The problem was that Brooke was in Vancouver, Canada, filming a new TV show, and that meant visiting the American consulate to get a notary signature. Or maybe, just maybe (the %$#%@ lawyers weren’t sure), the Canadian version of a notary would suffice. Brooke, thank goodness, got the documents and found a Canadian notary, and did as they required. That meant waiting another two days for authentication, which she did. She promptly sent the signed and authenticated documents via FedEx overnight to the %$#%@ lawyers.
The problem THERE was that cross-border shipping, even for just papers and even when sent via FedEx overnight, had been said to take up a couple of weeks. One of the %$#%@ lawyers said he’d had some documents sent overnight from Montreal and they’d taken 18 days; Brooke had some eyeglasses shipped to her in Vancouver and they’d taken 30.
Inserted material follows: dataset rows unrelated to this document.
`src/rtl/aes_seq_ctrl.sv`:
```
// ---------------------------------------------------------------------------
// aes_seq_ctrl
//
// Sequencing controller for the byte-serial AES core. It accepts 16 data bytes
// plus KB key bytes over an input valid/ready handshake. It then free-runs NR
// rounds of 16 cycles, driving the datapath and key-expansion strobes. Finally
// it presents 16 ciphertext bytes on an output valid/ready handshake that
// honours backpressure.
//
// Handshake rule (both sides): a transfer happens on a rising clock edge where
// valid and ready are both high. The side asserting valid holds it until that
// edge. in_ready depends only on state, never on in_valid. out_valid depends
// only on state, never on out_ready.
//
// Parameters:
//   KEY_BITS    128 / 192 / 256. Selects NR = 10 / 12 / 14 and KB = 16 / 24 / 32.
//   CNT_W       width of the load beat counter; must hold KB-1.
//
// Ports:
//   clk_i       clock
//   rst_i       synchronous active-high reset
//   start_i     request a new block; only looked at in IDLE
//   busy_o      high in every state except IDLE
//   in_valid_i  data/key byte pair present
//   in_ready_o  controller accepts a byte this cycle (LOAD, LOADK)
//   data_we_o   datapath captures the data byte (first 16 accepted beats)
//   key_we_o    key expansion captures the key byte (every accepted beat)
//   ks_phase_o  key-schedule phase: 0 LOAD, 1 B1ST, 2 B2ND, 3 B3RD, 4 NORM, 5 SHIF
//   rcon_o      current round constant
//   rcon_en_o   apply rcon/RotWord this cycle
//   sub_only_o  SubWord only (AES-256 even rounds)
//   rcon_col_o  column within the round for rcon_en/sub_only (0 otherwise)
//   round_o     round number 1..NR in ROUND, else 0
//   mc_en_o     MixColumns enable (rounds 1..NR-1)
//   pld_o       parallel-load strobe (cycles 3, 7, 11, 15 of each round)
//   out_valid_o ciphertext byte present
//   out_ready_i sink accepts a byte
//   done_o      one-cycle pulse after the 16th output byte is accepted
//   dbg_state_o current FSM state encoding, for observation only
// ---------------------------------------------------------------------------
module aes_seq_ctrl #(
    parameter int KEY_BITS = 128,
    parameter int CNT_W    = 5
) (
    input  logic             clk_i,
    input  logic             rst_i,
    input  logic             start_i,
    output logic             busy_o,
    input  logic             in_valid_i,
    output logic             in_ready_o,
    output logic             data_we_o,
    output logic             key_we_o,
    output logic [2:0]       ks_phase_o,
    output logic [7:0]       rcon_o,
    output logic             rcon_en_o,
    output logic             sub_only_o,
    output logic [1:0]       rcon_col_o,
    output logic [3:0]       round_o,
    output logic             mc_en_o,
    output logic             pld_o,
    output logic             out_valid_o,
    input  logic             out_ready_i,
    output logic             done_o,
    output logic [2:0]       dbg_state_o
);

    // -----------------------------------------------------------------------
    // Derived constants and elaboration checks
    // -----------------------------------------------------------------------
    localparam int NR = (KEY_BITS == 128) ? 10 :
                        (KEY_BITS == 192) ? 12 : 14;
    localparam int KB = KEY_BITS / 8;

    localparam logic [CNT_W-1:0] LAST_DATA_BEAT = CNT_W'(15);
    localparam logic [CNT_W-1:0] LAST_KEY_BEAT  = CNT_W'(KB - 1);
    localparam logic [3:0]       LAST_ROUND     = 4'(NR);

    if (!(KEY_BITS == 128 || KEY_BITS == 192 || KEY_BITS == 256)) begin : g_bad_key_bits
        $error("aes_seq_ctrl: KEY_BITS must be 128, 192 or 256");
    end

    if ((KB - 1) >= (1 << CNT_W)) begin : g_bad_cnt_w
        $error("aes_seq_ctrl: CNT_W too narrow to hold KB-1");
    end

    // Key-schedule phase codes
    localparam logic [2:0] PH_LOAD = 3'd0;
    localparam logic [2:0] PH_B1ST = 3'd1;
    localparam logic [2:0] PH_B2ND = 3'd2;
    localparam logic [2:0] PH_B3RD = 3'd3;
    localparam logic [2:0] PH_NORM = 3'd4;
    localparam logic [2:0] PH_SHIF = 3'd5;

    typedef enum logic [2:0] {
        S_IDLE  = 3'd0,
        S_LOAD  = 3'd1,
        S_LOADK = 3'd2,
        S_ROUND = 3'd3,
        S_OUT   = 3'd4
    } state_t;

    // GF(2^8) doubling used to step the round constant.
    function automatic logic [7:0] xtime(input logic [7:0] b);
        return {b[6:0], 1'b0} ^ (b[7] ? 8'h1B : 8'h00);
    endfunction

    // -----------------------------------------------------------------------
    // State
    // -----------------------------------------------------------------------
    state_t           state_q, state_d;
    logic [CNT_W-1:0] beat_q,  beat_d;   // accepted load beats (data then key)
    logic [3:0]       cyc_q,   cyc_d;    // cycle within the current round
    logic [3:0]       round_q, round_d;  // current round, 1..NR
    logic [3:0]       obyte_q, obyte_d;  // output byte index
    logic [7:0]       rcon_q,  rcon_d;
    logic             done_q,  done_d;

    always_ff @(posedge clk_i) begin
        if (rst_i) begin
            state_q <= S_IDLE;
            beat_q  <= '0;
            cyc_q   <= '0;
            round_q <= '0;
            obyte_q <= '0;
            rcon_q  <= 8'h01;
            done_q  <= 1'b0;
        end else begin
            state_q <= state_d;
            beat_q  <= beat_d;
            cyc_q   <= cyc_d;
            round_q <= round_d;
            obyte_q <= obyte_d;
            rcon_q  <= rcon_d;
            done_q  <= done_d;
        end
    end

    // -----------------------------------------------------------------------
    // Next state and strobes
    // -----------------------------------------------------------------------
    logic ev_col0;   // cycle where a column-0 key-schedule event lands
    logic ev_col2;   // cycle where a column-2 key-schedule event lands

    always_comb begin
        state_d     = state_q;
        beat_d      = beat_q;
        cyc_d       = cyc_q;
        round_d     = round_q;
        obyte_d     = obyte_q;
        rcon_d      = rcon_q;
        done_d      = 1'b0;

        in_ready_o  = 1'b0;
        data_we_o   = 1'b0;
        key_we_o    = 1'b0;
        ks_phase_o  = PH_LOAD;
        rcon_en_o   = 1'b0;
        sub_only_o  = 1'b0;
        rcon_col_o  = 2'd0;
        round_o     = 4'd0;
        mc_en_o     = 1'b0;
        pld_o       = 1'b0;
        out_valid_o = 1'b0;

        ev_col0     = (cyc_q == 4'd0);
        ev_col2     = (cyc_q == 4'd8);

        unique case (state_q)
            S_IDLE: begin
                if (start_i) begin
                    state_d = S_LOAD;
                    beat_d  = '0;
                    rcon_d  = 8'h01;
                end
            end

            S_LOAD: begin
                in_ready_o = 1'b1;
                if (in_valid_i) begin
                    data_we_o = 1'b1;
                    key_we_o  = 1'b1;
                    beat_d    = beat_q + 1'b1;
                    if (beat_q == LAST_DATA_BEAT) begin
                        if (KB == 16) begin
                            state_d = S_ROUND;
                            cyc_d   = 4'd0;
                            round_d = 4'd1;
                        end else begin
                            state_d = S_LOADK;
                        end
                    end
                end
            end

            // The beat counter carries on from 16, so the last key beat is KB-1.
            S_LOADK: begin
                in_ready_o = 1'b1;
                if (in_valid_i) begin
                    key_we_o = 1'b1;
                    beat_d   = beat_q + 1'b1;
                    if (beat_q == LAST_KEY_BEAT) begin
                        state_d = S_ROUND;
                        cyc_d   = 4'd0;
                        round_d = 4'd1;
                    end
                end
            end

            S_ROUND: begin
                round_o = round_q;
                mc_en_o = (round_q != LAST_ROUND);
                pld_o   = (cyc_q[1:0] == 2'd3);

                if (cyc_q == 4'd0) begin
                    ks_phase_o = PH_B1ST;
                end else if (cyc_q <= 4'd2) begin
                    ks_phase_o = PH_B2ND;
                end else if (cyc_q == 4'd3) begin
                    ks_phase_o = PH_B3RD;
                end else if (cyc_q <= 4'd11) begin
                    ks_phase_o = PH_NORM;
                end else begin
                    ks_phase_o = PH_SHIF;
                end

                // Key-schedule events. AES-192 has six-word key blocks, so its
                // rcon lands at column 2 or column 0 on a three-round cycle.
                if (KEY_BITS == 128) begin
                    rcon_en_o = ev_col0;
                end else if (KEY_BITS == 256) begin
                    if (round_q[0]) begin
                        rcon_en_o = ev_col0;
                    end else begin
                        sub_only_o = ev_col0;
                    end
                end else begin
                    case (round_q)
                        4'd1, 4'd4, 4'd7, 4'd10: begin
                            rcon_en_o  = ev_col2;
                            rcon_col_o = ev_col2 ? 2'd2 : 2'd0;
                        end
                        4'd3, 4'd6, 4'd9, 4'd12: begin
                            rcon_en_o = ev_col0;
                        end
                        default: begin
                            rcon_en_o = 1'b0;
                        end
                    endcase
                end

                // The constant is consumed this cycle and stepped for the next event.
                if (rcon_en_o) begin
                    rcon_d = xtime(rcon_q);
                end

                cyc_d = cyc_q + 1'b1;
                if (cyc_q == 4'd15) begin
                    if (round_q == LAST_ROUND) begin
                        state_d = S_OUT;
                        obyte_d = 4'd0;
                    end else begin
                        round_d = round_q + 1'b1;
                    end
                end
            end

            S_OUT: begin
                out_valid_o = 1'b1;
                if (out_ready_i) begin
                    obyte_d = obyte_q + 1'b1;
                    if (obyte_q == 4'd15) begin
                        state_d = S_IDLE;
                        done_d  = 1'b1;
                    end
                end
            end

            default: begin
                state_d = S_IDLE;
            end
        endcase
    end

    assign busy_o      = (state_q != S_IDLE);
    assign rcon_o      = rcon_q;
    assign done_o      = done_q;
    assign dbg_state_o = state_q;

endmodule

```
Well, Brooke dropped the stuff with FedEx (Who’s old enough to remember their original motto: “When it absolutely, positively has to be there overnight”?) last Friday, Nov. 13, a week after the originally scheduled closing. She sent along the tracking number which I checked Saturday morning and, glory be, the package was already in nearby Portsmouth, N.H., with a scheduled delivery Monday morning. Glory be! So at least THAT part worked out well.
That was yesterday. It’s now looking like the closing will take place this Thursday or Friday. I’ll need a day or so to finish up here: having the electricity shut off, getting my bed and the few kitchen items I’m still using to cook to storage, and then sweeping up. Where to then, well, that’s still TBD, and grist for a later (today) post.
The house is pretty much empty otherwise, and let me tell you: living in an empty house sucks. Especially a house that has been your spiritual home for almost 50 years and an island on which my family’s presence dates back at least 90 years. I have photos of my 6-year-old father on the beach during the summer of 1930, and I can only assume his parents came to Plum Island before that since they were poor, so I can’t imagine they made what was then a not-insignificant journey just on a whim. That line is now severed. Permanently? I don’t know. I kinda hope that in a couple of years I can find a small, old cottage — like the kind this house used to be — and it will be affordable enough for me to buy it and settle in for the duration. I guess we’ll see.
I get choked up every now and then, but by and large I’m mostly numb to it. “What’s done is done,” I say. And it’s a very first-world problem to face. I’m not facing a second major hurricane in less than two weeks and I’m not being persecuted or killed by cops because of my skin color. But it still hurts.
And then, a couple of days ago, a friend posted the image I’ve attached to this lament. And it helped me remember that change IS the only constant, and that I need to embrace it, not be sad and fearful. So that’s how I’m choosing to take it all. At least I’m trying to take it all that way. And I’m sure I’ll be crying as I drive over the bridge and off Plum Island at the end of this week.